On October 21st, Little Big Town release their sixth studio album, the stirringly eclectic Pain Killer. Last night, with contest-winning fans, music-biz insiders and even the group's children in attendance, the quartet re-created the LP live onstage during an intimate showcase at the War Memorial Auditorium in Nashville.
Performing the album in its entirety, the two-time CMA Vocal Group of the Year kicked off the set with the attitude-heavy "Quit Breaking Up With Me," the sonic counterpart to Pain Killer's first single, "Day Drinking," which followed. Through the record's 13 tracks, Little Big Town's Karen Fairchild, Kimberly Schlapman, Phillip Sweet and Jimi Westbrook displayed the harmonies that have come to distinguish the band — and draw comparisons to them being "country's Fleetwood Mac." It's not an outrageous analogy, as the chemistry between the four members — two of whom, Westbrook and Fairchild, are husband and wife — roils with sensuality, kinship and musical adventure.
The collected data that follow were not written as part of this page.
From an optimization exercise on the open Yosys and OpenROAD flow, aimed at small area, a short achievable clock period and few clock cycles; shortcuts taken in it are not production practice. The RTL was checked by simulation tests, not by an equivalence proof against the original design. Power figures rest on the tool's default switching activity, not on a simulated workload.

==> build 61: inputs <==
==> flow/design.v <==
module vmstack_core (
    input  wire        clk,
    input  wire        rst,           
    input  wire        start,         
    input  wire [8:0]  img_len,       
    output wire        mem_req,
    output wire        mem_we,
    output wire [7:0]  mem_addr,
    output wire [31:0] mem_wdata,
    input  wire        mem_ack,
    input  wire [31:0] mem_rdata,
    output wire [1:0]  run,
    output wire [2:0]  fcause,
    output wire [8:0]  pc,
    output wire [8:0]  sp,
    output wire [31:0] result,
    output wire        result_valid,
    output reg         trace_valid,
    output reg  [8:0]  trace_pc,
    output reg  [2:0]  trace_op,
    output wire [31:0] trace_tos,
    output wire        trace_tos_valid
);
    localparam [8:0] ORIGIN = 9'd100;
    localparam [1:0] RUNNING = 2'd0, HALTED = 2'd1, FAULTED = 2'd2, NORUN = 2'd3;
    localparam [2:0] F_ILLEGAL   = 3'd1, F_UNDERFLOW = 3'd2, F_OVERFLOW = 3'd3,
                     F_DIVZERO   = 3'd4, F_RESERVED  = 3'd5, F_PCRANGE  = 3'd6;
    localparam [2:0] OP_HALT = 3'd0, OP_ADD = 3'd1, OP_SUB = 3'd2, OP_MUL = 3'd3,
                     OP_DIV  = 3'd4, OP_PUSH = 3'd5;
    reg [1:0]  run_r;
    reg [2:0]  fc_r;
    reg [8:0]  fpc;         
    reg [8:0]  lim;
    reg        more;        
    reg [6:0]  sp_r;
    reg        sp_emp;      
    reg [29:0] ir;          
    reg        irv;
    reg        k_push, k_halt, k_add, k_sub, k_mul, k_div, k_ill, k_res;
    reg        k_as, k_md;  
    reg [31:0] T, N, A;
    reg        nv, nd;
    reg        s_ex, s_mul, s_div, s_dneg, s_dfix;
    reg        d_first;
    reg [5:0]  cnt;
    reg        qneg;
    reg        stl;         
    reg        sf;          
    reg        fq;          
    wire running = (run_r == RUNNING);
    assign run          = run_r;
    assign fcause       = fc_r;
    assign pc           = fpc;
    assign sp           = {2'b00, sp_r};
    assign result       = T;
    assign result_valid = (run_r == HALTED) && !sp_emp;
    assign trace_tos    = T;
    assign trace_tos_valid = !sp_emp;
    assign mem_req   = sf || fq;
    assign mem_we    = sf && k_push;
    assign mem_addr  = sf ? {1'b0, sp_r} : fpc[7:0];
    assign mem_wdata = N;
    wire [1:0] rtag = mem_rdata[31:30];
    wire       rlow = (mem_rdata[29:3] == 27'd0);
    wire [2:0] rop  = mem_rdata[2:0];
    wire       r_op = (rtag == 2'b01) && rlow;
    wire ex_go = running && s_ex && irv && !stl;
    wire e_as  = s_ex && k_as;
    wire e_md  = s_ex && k_md;
    wire xs_N  = e_as;
    wire xs_R  = s_div;
    wire ys_T  = e_as || s_dfix;
    wire ys_N  = e_md || s_dneg || s_div;
    wire inv   = (s_ex && (k_sub || (k_div && N[31]))) || s_dneg || s_dfix || (s_div && !A[31]);
    wire [31:0] pp0  = {32{T[0]}} & N;
    wire [31:0] pp1  = {32{T[1]}} & {N[30:0], 1'b0};
    wire [31:0] cs_s = A ^ pp0 ^ pp1;
    wire [31:0] cs_c = (A & pp0) | (A & pp1) | (pp0 & pp1);
    wire [31:0] P = ({32{s_mul}} & cs_s) | ({32{xs_N}} & N) | ({32{xs_R}} & {A[30:0], T[31]});
    wire [31:0] Q = ({32{s_mul}} & {cs_c[30:0], 1'b0}) |
                    ((({32{ys_T}} & T) | ({32{ys_N}} & N)) ^ {32{inv}});
    wire [31:0] S = P + Q + {31'd0, inv};
    wire [7:0] gT, gN;
    genvar g;
    generate for (g = 0; g < 8; g = g + 1) begin : grp
        assign gT[g] = |T[4*g+3:4*g];
        assign gN[g] = |N[4*g+3:4*g];
    end endgenerate
    wire mul_swap = (gN < gT);
    wire mul_last = (T[31:2] == 30'd0);
    wire div_q0   = d_first && (T < N);
    wire div_skip = (cnt <= 6'd24) && (A[31:24] == 8'd0) && ({A[23:0], T[31:24]} < N);
    wire div_last = div_skip ? (cnt == 6'd24) : (cnt == 6'd31);
    wire t_zero   = (T == 32'd0);
    wire [8:0] fpc_inc = fpc + 9'd1;
    wire [8:0] fpc_dec = fpc - 9'd1;
    reg [1:0]  n_run;
    reg [2:0]  n_fc;
    reg [8:0]  n_fpc, n_lim;
    reg        n_more;
    reg [6:0]  n_sp;
    reg [29:0] n_ir;
    reg        n_irv;
    reg        n_push, n_halt, n_add, n_sub, n_mul, n_div, n_ill, n_res, n_as, n_md;
    reg [31:0] n_T, n_N, n_A;
    reg        n_nv, n_nd;
    reg        n_ex, n_smul, n_sdiv, n_sdneg, n_sdfix, n_dfirst;
    reg [5:0]  n_cnt;
    reg        n_qneg;
    reg        n_tv;
    reg [8:0]  n_tpc;
    reg [2:0]  n_top;
    reg        n_stl, n_sf, n_fq;
    reg        n_ret;       
    always @(*) begin
        n_run = run_r;  n_fc = fc_r;  n_fpc = fpc;  n_lim = lim;  n_more = more;
        n_sp = sp_r;    n_ir = ir;    n_irv = irv;
        n_push = k_push; n_halt = k_halt; n_add = k_add; n_sub = k_sub; n_mul = k_mul;
        n_div = k_div;  n_ill = k_ill; n_res = k_res; n_as = k_as; n_md = k_md;
        n_T = T;  n_N = N;  n_A = A;  n_nv = nv;  n_nd = nd;
        n_ex = s_ex; n_smul = s_mul; n_sdiv = s_div; n_sdneg = s_dneg; n_sdfix = s_dfix;
        n_dfirst = d_first; n_cnt = cnt; n_qneg = qneg;
        n_tv = 1'b0; n_tpc = trace_pc; n_top = trace_op;
        n_ret = 1'b0;
        if (!running) begin
            if (start) begin
                if (img_len > 9'd156) begin
                    n_run = NORUN;
                end else begin
                    n_run   = RUNNING;
                    n_fc    = 3'd0;
                    n_fpc   = ORIGIN;
                    n_lim   = ORIGIN + img_len;
                    n_more  = (img_len != 9'd0);
                    n_sp    = 7'd100;
                    n_irv   = 1'b0;
                    n_nv    = 1'b0;
                    n_nd    = 1'b0;
                    n_ex    = 1'b1;
                    n_smul  = 1'b0;
                    n_sdiv  = 1'b0;
                    n_sdneg = 1'b0;
                    n_sdfix = 1'b0;
                end
            end
        end else begin
            if (fq) begin
                n_ir   = mem_rdata[29:0];
                n_push = (rtag == 2'b00);
                n_res  = (rtag == 2'b10);
                n_ill  = rtag[0] && !(r_op && rop <= 3'd4);
                n_halt = r_op && rop == 3'd0;
                n_add  = r_op && rop == 3'd1;
                n_sub  = r_op && rop == 3'd2;
                n_mul  = r_op && rop == 3'd3;
                n_div  = r_op && rop == 3'd4;
                n_as   = r_op && (rop == 3'd1 || rop == 3'd2);
                n_md   = r_op && (rop == 3'd3 || rop == 3'd4);
                n_irv  = mem_ack;
                if (mem_ack) begin
                    n_fpc  = fpc_inc;
                    n_more = (fpc_inc != lim);
                end
            end else if (ex_go) begin
                n_irv = 1'b0;
            end
            if (sf) begin
                if (k_push) begin
                    if (mem_ack) n_nd = 1'b0;
                end else begin
                    n_N  = mem_rdata;
                    n_nv = mem_ack;
                    n_nd = 1'b0;
                end
            end
            if (s_ex) begin
                if (!irv) begin
                    if (!more) begin
                        n_run = FAULTED;
                        n_fc  = F_PCRANGE;
                    end
                end else if (!stl) begin
                    if (k_ill) begin
                        n_run = FAULTED; n_fc = F_ILLEGAL; n_fpc = fpc_dec;
                    end else if (k_res) begin
                        n_run = FAULTED; n_fc = F_RESERVED; n_fpc = fpc_dec;
                    end else if (k_push) begin
                        if (sp_r == 7'd0) begin
                            n_run = FAULTED; n_fc = F_OVERFLOW; n_fpc = fpc_dec;
                        end else begin
                            n_T  = {2'b00, ir};
                            n_N  = T;
                            n_nv = !sp_emp;
                            n_nd = 1'b1;
                            n_sp = sp_r - 7'd1;
                            n_tv = 1'b1;
                            n_tpc = fpc_dec;
                            n_top = OP_PUSH;
                        end
                    end else if (k_halt) begin
                        n_run = HALTED;
                        n_fpc = fpc;
                        n_tv  = 1'b1;
                        n_tpc = fpc_dec;
                        n_top = OP_HALT;
                    end else begin  
                        if (sp_r > 7'd98) begin
                            n_run = FAULTED; n_fc = F_UNDERFLOW; n_fpc = fpc_dec;
                        end else if (k_div && t_zero) begin
                            n_run = FAULTED; n_fc = F_DIVZERO; n_fpc = fpc_dec;
                        end else begin
                            n_tpc = fpc_dec;
                            if (k_as) begin
                                n_T = S;
                                n_ret = 1'b1;
                                n_top = k_add ? OP_ADD : OP_SUB;
                            end else if (k_mul) begin
                                if (mul_swap) begin
                                    n_T = S;     
                                    n_N = T;
                                end
                                n_A    = 32'd0;
                                n_ex   = 1'b0;
                                n_smul = 1'b1;
                                n_top  = OP_MUL;
                            end else begin       
                                n_T      = S;    
                                n_N      = T;
                                n_qneg   = N[31] ^ T[31];
                                n_A      = 32'd0;
                                n_cnt    = 6'd0;
                                n_dfirst = 1'b1;
                                n_ex     = 1'b0;
                                n_sdneg  = T[31];
                                n_sdiv   = !T[31];
                                n_top    = OP_DIV;
                            end
                        end
                    end
                end
            end
            if (s_mul) begin
                n_A = S;
                n_N = {N[29:0], 2'b00};
                if (mul_last) begin
                    n_T    = S;
                    n_ret = 1'b1;
                    n_smul = 1'b0;
                    n_ex   = 1'b1;
                end else begin
                    n_T = {2'b00, T[31:2]};
                end
            end
            if (s_dneg) begin
                n_N     = S;
                n_sdneg = 1'b0;
                n_sdiv  = 1'b1;
            end
            if (s_div) begin
                n_dfirst = 1'b0;
                if (div_q0) begin
                    n_T    = 32'd0;
                    n_ret = 1'b1;
                    n_sdiv = 1'b0;
                    n_ex   = 1'b1;
                end else begin
                    if (div_skip) begin
                        n_A   = {A[23:0], T[31:24]};
                        n_T   = {T[23:0], 8'd0};
                        n_cnt = cnt + 6'd8;
                    end else begin
                        n_A   = S;
                        n_T   = {T[30:0], !S[31]};
                        n_cnt = cnt + 6'd1;
                    end
                    if (div_last) begin
                        n_sdiv = 1'b0;
                        if (qneg) begin
                            n_sdfix = 1'b1;
                        end else begin
                            n_ret = 1'b1;
                            n_ex = 1'b1;
                        end
                    end
                end
            end
            if (s_dfix) begin
                n_T     = S;
                n_ret = 1'b1;
                n_sdfix = 1'b0;
                n_ex    = 1'b1;
            end
        end
        if (n_ret) begin
            n_nv = 1'b0;
            n_sp = sp_r + 7'd1;
            n_tv = 1'b1;
        end
        if (rst) begin
            n_run = NORUN;
            n_tv  = 1'b0;
        end
        n_stl = (n_push && n_nv && n_nd) || ((n_as || n_md) && !n_nv);
        n_sf  = (n_run == RUNNING) && n_ex && n_irv && n_stl;
        n_fq  = (n_run == RUNNING) && n_more && (!n_irv || (n_ex && !n_stl));
    end
    always @(posedge clk) begin
        run_r <= n_run;  fc_r <= n_fc;  fpc <= n_fpc;  lim <= n_lim;  more <= n_more;
        sp_r <= n_sp;    sp_emp <= (n_sp == 7'd100);
        ir <= n_ir;      irv <= n_irv;
        k_push <= n_push; k_halt <= n_halt; k_add <= n_add; k_sub <= n_sub;
        k_mul <= n_mul;  k_div <= n_div;  k_ill <= n_ill;  k_res <= n_res;
        k_as <= n_as;    k_md <= n_md;
        T <= n_T;  N <= n_N;  A <= n_A;  nv <= n_nv;  nd <= n_nd;
        s_ex <= n_ex;  s_mul <= n_smul;  s_div <= n_sdiv;  s_dneg <= n_sdneg;  s_dfix <= n_sdfix;
        d_first <= n_dfirst;  cnt <= n_cnt;  qneg <= n_qneg;
        trace_valid <= n_tv;  trace_pc <= n_tpc;  trace_op <= n_top;
        stl <= n_stl;  sf <= n_sf;  fq <= n_fq;
    end
endmodule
While Pain Killer as a whole ranks as perhaps the best album the group has released, certain songs stood out in the live setting. Among them: the sing-along title track, which gave Fairchild the opportunity to prove why she is country's sexiest singer; the brooding Wild West metaphor "Faster Gun," Westbrook and Sweet's testosterone tour-de-force; and the near epileptic "Turn the Lights On," which, with its time changes and breathless chorus, kept Little Big Town on their toes.
Nothing, however, compared to "Girl Crush." A sparse ballad of unrequited love, the song was written by Lori McKenna, Liz Rose and Hillary Lindsey, and turns the modern phrase of "girl crush" on its head. It takes a good minute of listening to realize exactly where the lyrics are headed, which seemed to delight Fairchild as she performed it last night.
"It's so rare these days that you hear a turn on a hook and you go, 'I did not see that coming,'" says Westbrook of "Girl Crush" during a recent conversation with Rolling Stone Country about the upcoming album.
"I think it's a really fresh song and I'm so grateful we got to record it," adds Fairchild, who says the band and producer Jay Joyce [Eric Church's The Outsiders] looked to the Beatles and Motown for inspiration in Pain Killer's vocal arrangements.
"We have influences all over the map and I think you can hear those," she says. "But we want to make our own way."
Last night at the War Memorial, Little Big Town made the case that their "way" — all harmonies, spirit and the experience that comes from 15 years in Music City — has already been established.
The group performs tonight at the Grand Ole Opry.